由里子は自分の指先を見た。蓋を押さえていた手を離し、代わりに紙の角を揃え始めた。

「黒田さんは、長尾沢のことを話したがらない人です」

「話したがらないだけではありません。話したあとで、話していないと言うことがあります」

「それは、どういう意味でしょう」

「私が聞いたことを、記録していない。彼が言ったと覚えているのに、ノートには残っていない。本人に確認すると、そんな話はしていないと言う」

「松原さんは、眠れていらっしゃいますか」

「眠りの問題にしたいんですか」

「問題にしたいのではありません。記憶は、疲労や恐怖で形を変えます」

「知っています。だから、私は手で確かめ、写真を撮り、時刻を書いています。それでも説明がつかないものを、説明がつかないまま残している」

「説明がつかないものを、記録という形に固定してしまう危険もあります」

「固定しなければ、最初からなかったことになります」

由里子は目を伏せた。

「松原さんは、いなかったことにされた人間の話をしているんですね」

「そうです」

「誰のことですか」

「長尾沢にいた人たちです」

「全戸避難の記録があります」

「全戸避難なら、なぜ沢口家の欄だけ日付がないんですか」

由里子はすぐには答えなかった。

机の上に置かれたファイルを一冊引き寄せる。

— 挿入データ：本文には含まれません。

### flow/config.mk
export PLATFORM = sky130hd
export DESIGN_NAME = debouncer
export DESIGN_NICKNAME = debouncer
export VERILOG_FILES = /design/flow/design.v
export SDC_FILE = /design/flow/constraint.sdc
export NUM_CORES = 4
export LEC_CHECK = 1
export CORE_AREA = 10 10 70 70
export DIE_AREA = 0 0 80 80
### flow/constraint.sdc
current_design debouncer

set clk_period 1.0
set clk_io_pct 0.2

create_clock -name clk0 -period $clk_period [get_ports {clock}]

set non_clock_inputs [all_inputs -no_clocks]
set_input_delay [expr $clk_period * $clk_io_pct] -clock clk0 $non_clock_inputs
set_output_delay [expr $clk_period * $clk_io_pct] -clock clk0 [all_outputs]
### flow/design.v
`timescale 1ns / 1ps
module debouncer(
	in,
	clock,
	out
	);
	input [10:0] in;
	input clock;
	output reg [10:0] out;
	always @ (posedge clock)
		out <= in;
endmodule
### flow/run.sh
#!/bin/bash
# OpenROAD 26Q1-2900-gdf79404cd8, Yosys 0.63+post, stock flow scripts
make -C /OpenROAD-flow-scripts/flow DESIGN_CONFIG=/design/flow/config.mk WORK_HOME=/design/flow/orfs finish
==> out/highlights.md <==
• **TritonCTS Sinks** 11
• **average detailed-routed wire length per instance** 9.00 um
• **Largest register FFs** 11
• **register area share after synthesis** 1.00
• **peak supply drop** 516 uV
• **leading cell types in the layout, fill and taps excluded** sky130_fd_sc_hd__clkdlybuf4s50_1 (11), sky130_fd_sc_hd__dfxtp_1 (7), sky130_fd_sc_hd__clkdlybuf4s15_1 (7), sky130_fd_sc_hd__dfxtp_2 (4), sky130_fd_sc_hd__clkbuf_2 (4)
• **post-synth top area share** 1.00
• **final RePlAce weighted congestion** 0.616
• **total DRC errors in the routed layout** 0
• **number of standard cells reported by yosys** 11
• **Warnings, synthesis** 1
• **Tool Warnings** 25
• **Slew Limit Fails** 0
• **CTS Hold Buffers Added** 0
• **placed cell count** 79
• **Buffers & Inverters on Critical Path** 1
• **clock buffers created by TritonCTS** 3
• **synthesized chip area reported by yosys** 220 um2
• **power per cell area** 1680 mW/mm2
• **cell-by-cell trace of the critical path** clkdlybuf4s15_1
• **Critical Path RT** 0.80 ns
• **Max H-tree Level** 1
• **total track usage** 0.0233
• **Die W** 80 um
• **LEAKAGE** 0.000199 uW
• **Multi-input comb cells** 0
• **outcome** finished, final reports clean
• **RSZ-0062 raised after global routing** false
• **Chip Area** 0.00640 mm2
• **Logic area** 0 um2
• **first-pass GRT wire length** 1.07 mm
• **antenna diode count** 0
• **Core Footprint** 0.00342 mm2
• **relative contribution of the clock network to total power** 0.373
• **instance area at placement** 498 um2
• **number of cells produced by synthesis** 11
• **synth top area cells** sky130_fd_sc_hd__dfxtp_1 (100%)
• **post-detailed-route count of antenna-violating nets** 0
• **fraction of the cycle the final worst path needs** 0.949
• **# port buffers** 22
• **max incr delay on CP** 0.31 ns
• **power share of the combinational group** 0.078
• **critical path peak fanout** 1
• **dominant delay contributor by cell family on the critical path** flip-flops
• **DR pass1 iterations** 4
• **ratio of cells with drive above 1 in the final layout** 0.297
• **net switching share of the total power** 0.208
• **element type at the critical path end** output port
• **max_slew headroom** 0.949
• **overall via count from detail_route** 176
• **number of antenna violations at the first check in global routing** 0
• **number of global-route vias before repair** 211
• **vertical die dimension** 80 um
• **final instance area** 509 um2
• **maximum operating frequency** 1050 MHz
• **Biggest register** out
• **Critical Path Source** out[9]
• **most frequent logic cell in the layout** sky130_fd_sc_hd__clkdlybuf4s50_1
• **pin count of the biggest net entering global routing** 7
• **post-synthesis area per instance** 20.0 um2
• **Setup Crit Path Kind** reg -> out
• **Hold Violations, Final** 0
• **number of distinct library cells after synthesis** 1
• **average via count per standard cell** 2.12
• **area overhead of the layout relative to synthesis** 131%
• **Arrival @ worst endpoint** 0.75 ns
• **Synth flops** 11
• **Largest regs** out x11
• **number of cell rows** 21
• **worst hold start** in[7]
• **area of all sequential standard cells** 225 um2
• **post-route minimum period** 0.949 ns
• **layout filler cell count** 393
• **final WL** 747 um
• **cell depth of the worst min-delay path** 1
• **CP Launch Type** register
• **slowest cell on the critical path** sky130_fd_sc_hd__dfxtp_1
• **type of the tightest min-delay check** in -> reg
• **Worst Hold End** out[7]
• **DR iter-0 viols** 2
• **CTS root buf** sky130_fd_sc_hd__clkbuf_4
• **sequential fraction of design power** 0.548
• **transition time at the pin with the least slew margin** 0.0768 ns
• **Non-Filler Instances** 83
• **maxcap violations** 0
• **number of setup violations in the final report** 0
• **Final Util** 0.149
• **leftover overflow at the end of global routing** 0
• **clock tree from TritonCTS** done
• **Power, Total** 853 uW
• **library cell occupying the most area in the post-synthesis netlist** sky130_fd_sc_hd__dfxtp_1
• **I/O pin count** 23
• **floorplan-stage core utilization** 0.0645
• **CTS Buffer Depth** 2
• **netlist area before placement** 220 um2
• **switching power** 178 uW
• **cell internal pwr** 676 uW
• **Setup TNS** 0 ns
• **CTS clk-pin slew, worst paths** 0.08 ns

表紙には「長尾沢 災害関係」と印字されていた。由里子はそれを開き、何枚かの書類を抜いた。紙の束は整っている。だが一枚だけ、綴じ穴の位置が違った。

「こちらは整理前の控えです。原本ではありません」

「見せてください」

「ここで確認してください。持ち出しはできません」

私は椅子へ座った。由里子は向かいに座らず、机の横に立ったままだった。

名簿には、家名、世帯主、人数、避難先、確認日が並んでいる。ほとんどの欄は埋まっていた。数字の筆跡も、日付の形式も揃えられている。けれど沢口家の行だけ、確認日の欄が空いていた。

世帯主の名前の下に、家族欄がある。

二本の横線が引かれていた。

一つには、薄い削り跡が残っている。もう一つは白紙だった。

「この線は、もともと二人分の記入欄ですか」

「家族が二人いたという意味ではありません。整理のために、人数分の線を引くことがあります」

「では、なぜ一つだけ削られているんですか」

「訂正されたのでしょう」

「何を訂正したんですか」

「分かりません」

「斎藤さん」

「分かりません」

由里子は丁寧に同じ言葉を繰り返した。けれど、その声には、事務的な拒否より疲れがあった。

私は紙へ顔を近づけた。

削られた欄には、文字の下半分が残っている。最初の字は「松」に似ていた。二文字目は、縦に長い線と、沈み込んだ最後の一画だけが見える。

指先が冷えた。

その紙の上に、自分の名前が書かれているように見えた。正確には、書かれていない名前の形が、私の手の中へ入り込んでくるようだった。

「この名前は、何と読めますか」

「読めません」

「読める範囲で答えてください」

「松原、という姓に似ているようには見えます」

「名は?」

由里子は黙った。

「私の旧名に似ています」

「……そうですか」

「知っていたんですか」

「何をでしょう」

「私の旧名です」

由里子は紙の角を揃えた。何度も合わせ、ずれを直し、それでも紙はまっすぐにならない。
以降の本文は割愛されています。